<file path="flow/run.sh">
#!/bin/bash
# OpenROAD 26Q1-2900-gdf79404cd8, Yosys 0.63+post, stock flow scripts
make -C /OpenROAD-flow-scripts/flow DESIGN_CONFIG=/design/flow/config.mk WORK_HOME=/design/flow/orfs finish
</file>
<file path="flow/config.mk">
export PLATFORM = sky130hd
export DESIGN_NAME = dec_counter
export DESIGN_NICKNAME = dec_counter
export VERILOG_FILES = /design/flow/design.v
export SDC_FILE = /design/flow/constraint.sdc
export NUM_CORES = 4
export LEC_CHECK = 1
export CORE_UTILIZATION = 50
</file>
<file path="flow/constraint.sdc">
current_design dec_counter

set clk_period 2.2
set clk_io_pct 0.2

create_clock -name clk0 -period $clk_period [get_ports {clk}]

set non_clock_inputs [all_inputs -no_clocks]
set_input_delay [expr $clk_period * $clk_io_pct] -clock clk0 $non_clock_inputs
set_output_delay [expr $clk_period * $clk_io_pct] -clock clk0 [all_outputs]
</file>
<file path="flow/design.v">
`timescale 1ns/1ns
module dec_counter#(
    parameter DIG_WIDTH = 8
)(
    input                    clk,
    input                    rst,
    input                    enable_i,               
    output                   cout_o,
    output [DIG_WIDTH*4-1:0] count_o
);
    wire [DIG_WIDTH:0] cout;
    assign cout[0] = clk;
    assign cout_o = cout[DIG_WIDTH];
    genvar i;
    generate
    for(i=0;i<DIG_WIDTH;i=i+1) begin : CNT_GEN
        counter #(
            .WIDTH      (4),
            .DATA_MAX   (9)
        ) counter_i0 (
            .clk        (cout[i]),
            .rst        (rst),
            .pulse_i    (enable_i),
            .cout_o     (cout[i+1]),
            .count_o    (count_o[4*(i+1)-1:4*i])
        );
    end
    endgenerate
endmodule
`timescale 1ns/1ns
module counter #(
    parameter WIDTH    = 4,
    parameter DATA_MAX = 15
)(
    input                  clk,
    input                  rst,
    input                  pulse_i,
    output reg             cout_o,
    output reg [WIDTH-1:0] count_o
);
    localparam SIM_DELAY = 1;
    always @(posedge clk or posedge rst) begin
        if(rst) begin
            cout_o          <= #SIM_DELAY 0;
            count_o         <= #SIM_DELAY 0;
        end else if (pulse_i) begin
            if(count_o < DATA_MAX) begin
                cout_o      <= #SIM_DELAY 1'b0;
                count_o     <= #SIM_DELAY count_o + 1;
            end else begin
                cout_o      <= #SIM_DELAY 1'b1;
                count_o     <= #SIM_DELAY 0;
            end
        end
    end
endmodule 
</file>
==> flow_summary.json <==
{
  "ys_area_um2": 2210,
  "grt_pass1_wl_um": 6180,
  "rows": 23,
  "startpoint_type": "flop",
  "async_flop_share_pct": 100,
  "path_buffers": 1,
  "crit_path_end_kind": "output pin",
  "cts_buffer_depth": 2,
  "routed_via_density": 5.32,
  "drcViolationCount": 0,
  "power_leakage_nw": 1.31,
  "fill_cells": 312,
  "fp_util_pct": 53.7,
  "switching_share_pct": 33.7,
  "crit_required_ps": 1760,
  "drtAntennaViolNets": 0,
  "grt_max_degree": 57,
  "synthFlopType": "dfrtp_1",
  "fin_crit_sh_pct": 72.5,
  "ys_cells": 208,
  "max_slew_margin_pct": 60.6,
  "tool_warnings": 34,
  "ctsResizeCount": 0,
  "clock.fmax_ghz": 0.627,
  "synth_area_per_cell_um2": 10.6,
  "port_buffers": 35,
  "clkPwrFrac_pct": 22.0,
  "root_buffer": "clkbuf_8",
  "syn_inst": 208,
  "skew_ps": 6.28,
  "synth_seq_share_pct": 45.3,
  "insertion_delay_ps": 220,
  "grt-ovfl-total": 0,
  "numCtsBuffers": 3,
  "track_usage_pct": 17.7,
  "max-cap-violations": 0,
  "crit_chain": "clkdlybuf4s50_1",
  "cp_slowest_cell": "clkdlybuf4s50_1",
  "slew_viol_final": 0,
  "critical_path_class": "reg -> out",
  "syn_to_final_growth_pct": 18.5,
  "fp.dieW_um": 68.5,
  "total_power_mw": 0.782,
  "drt_first_pass_iters": 4,
  "yosysTopAreaCell": "dfrtp_1",
  "worst_pin_slew_ps": 591,
  "comb_power_share_pct": 44.1,
  "p_per_area_nw_per_um2": 298,
  "untimed_endpoints": 64,
  "hold_ws_ps": 467,
  "p_sw_mw": 0.263,
  "edf_count": 0,
  "clk_transition_reported_paths_ps": 40,
  "ir_drop_mv": 0.821,
  "fp.dieH_um": 68.5,
  "synth_top_cell_by_count": "dfrtp_1",
  "htree_levels": 1,
  "hpwl_um": 2720,
  "cts_tree": "yes",
  "hold_class": "in -> async",
  "area_leaders": "dfrtp_1 (45%), ha_1 (9.1%), mux2_4 (8.2%), nand2b_4 (5.0%), nand2_1 (4.1%)",
  "wl_per_cell_um": 12.5,
  "ctsHoldBuffers": 0,
  "core_um2": 4120,
  "p_int_mw": 0.518,
  "grt_pass1_vias": 1451,
  "antenna_found_initial": 1,
  "fin_setup_tns_ps": 0,
  "cp_max_fo": 7,
  "postCtsSetupBuffers": 0,
  "cp_top_family": "buffers and inverters",
  "drt-total-wl_um": 3650,
  "crit_path_max_incr_delay_ps": 500,
  "synth_flops": 40,
  "fin_crit_ps": 1600,
  "synthTopCellsByCount": "dfrtp_1 (40), nand2_1 (24), inv_1 (17), ha_1 (16)",
  "syn_area_um2": 2210,
  "grt_setup_unrepaired": "false",
  "top_area_share_pct": 45.3,
  "ioPinCount": 36,
  "dieArea_um2": 4690,
  "pwr-share-seq_pct": 34.0,
  "synth_cell_types": 21,
  "drt_iter0_markers": 75,
  "drive_gt1_share_pct": 13.6,
  "routabilityCongestion": 0.789,
  "vias": 1560,
  "crit_arrival_ps": 1160,
  "status": "completed",
  "ys_warn_count": 1,
  "hold_violations": 0,
  "unclocked_pins": 35,
  "setup_violations": 0
}
[cell usage in the layout, fill, tap and decap left out, drive strengths merged]
| cell | n |
|---|---|
| clkbuf | 4 |
| o22ai | 8 |
| diode | 1 |
| inv | 17 |
| nor2 | 8 |
| dfrtp | 40 |
| clkdlybuf4s50 | 34 |
| nand2b | 16 |
| nand4 | 8 |
| a21o | 8 |
| and2 | 8 |
| buf | 3 |
| ha | 16 |
| o21ai | 16 |
| a21oi | 8 |
| nand3 | 8 |
| mux2 | 16 |
| nand2 | 24 |
[power by group through the flow]
stage	clock, mW	sequential (mW)	combinational (mW)
5_1_grt	0.183	0.279	0.391
6_report	0.172	0.266	0.344
4_1_cts	0.173	0.266	0.348
[sequential cells by signal (all words and copies together) (netlist names)]
register and count:
CNT_GEN.counter_i0.count_o 32, CNT_GEN.counter_i0.cout_o 8
[final timing paths]
check | startpoint | slack, ps | depth (start not counted) | end
min reg2reg | CNT_GEN[0].counter_i0.count_o[2] | 540 | 1 | CNT_GEN[0].counter_i0.count_o[2]
max | CNT_GEN[0].counter_i0.count_o[3] | 600 | 1 | count_o[3]
max in group asynchronous | rst | 1520 | 2 | CNT_GEN[0].counter_i0.count_o[1]
min | rst | 470 | 2 | CNT_GEN[0].counter_i0.count_o[2]
min in group clk0 | CNT_GEN[0].counter_i0.count_o[2] | 540 | 1 | CNT_GEN[0].counter_i0.count_o[2]
max reg2reg | CNT_GEN[0].counter_i0.count_o[0] | 870 | 5 | CNT_GEN[0].counter_i0.cout_o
***
ACTION ITEM >> Since only part of the listing is wanted, copy exactly the lines from the one holding "[power by group through the flow]" to the one holding "[final timing paths]", both included.

RESPONSE BELOW >>
[power by group through the flow]
stage	clock, mW	sequential (mW)	combinational (mW)
5_1_grt	0.183	0.279	0.391
6_report	0.172	0.266	0.344
4_1_cts	0.173	0.266	0.348
[sequential cells by signal (all words and copies together) (netlist names)]
register and count:
CNT_GEN.counter_i0.count_o 32, CNT_GEN.counter_i0.cout_o 8
[final timing paths]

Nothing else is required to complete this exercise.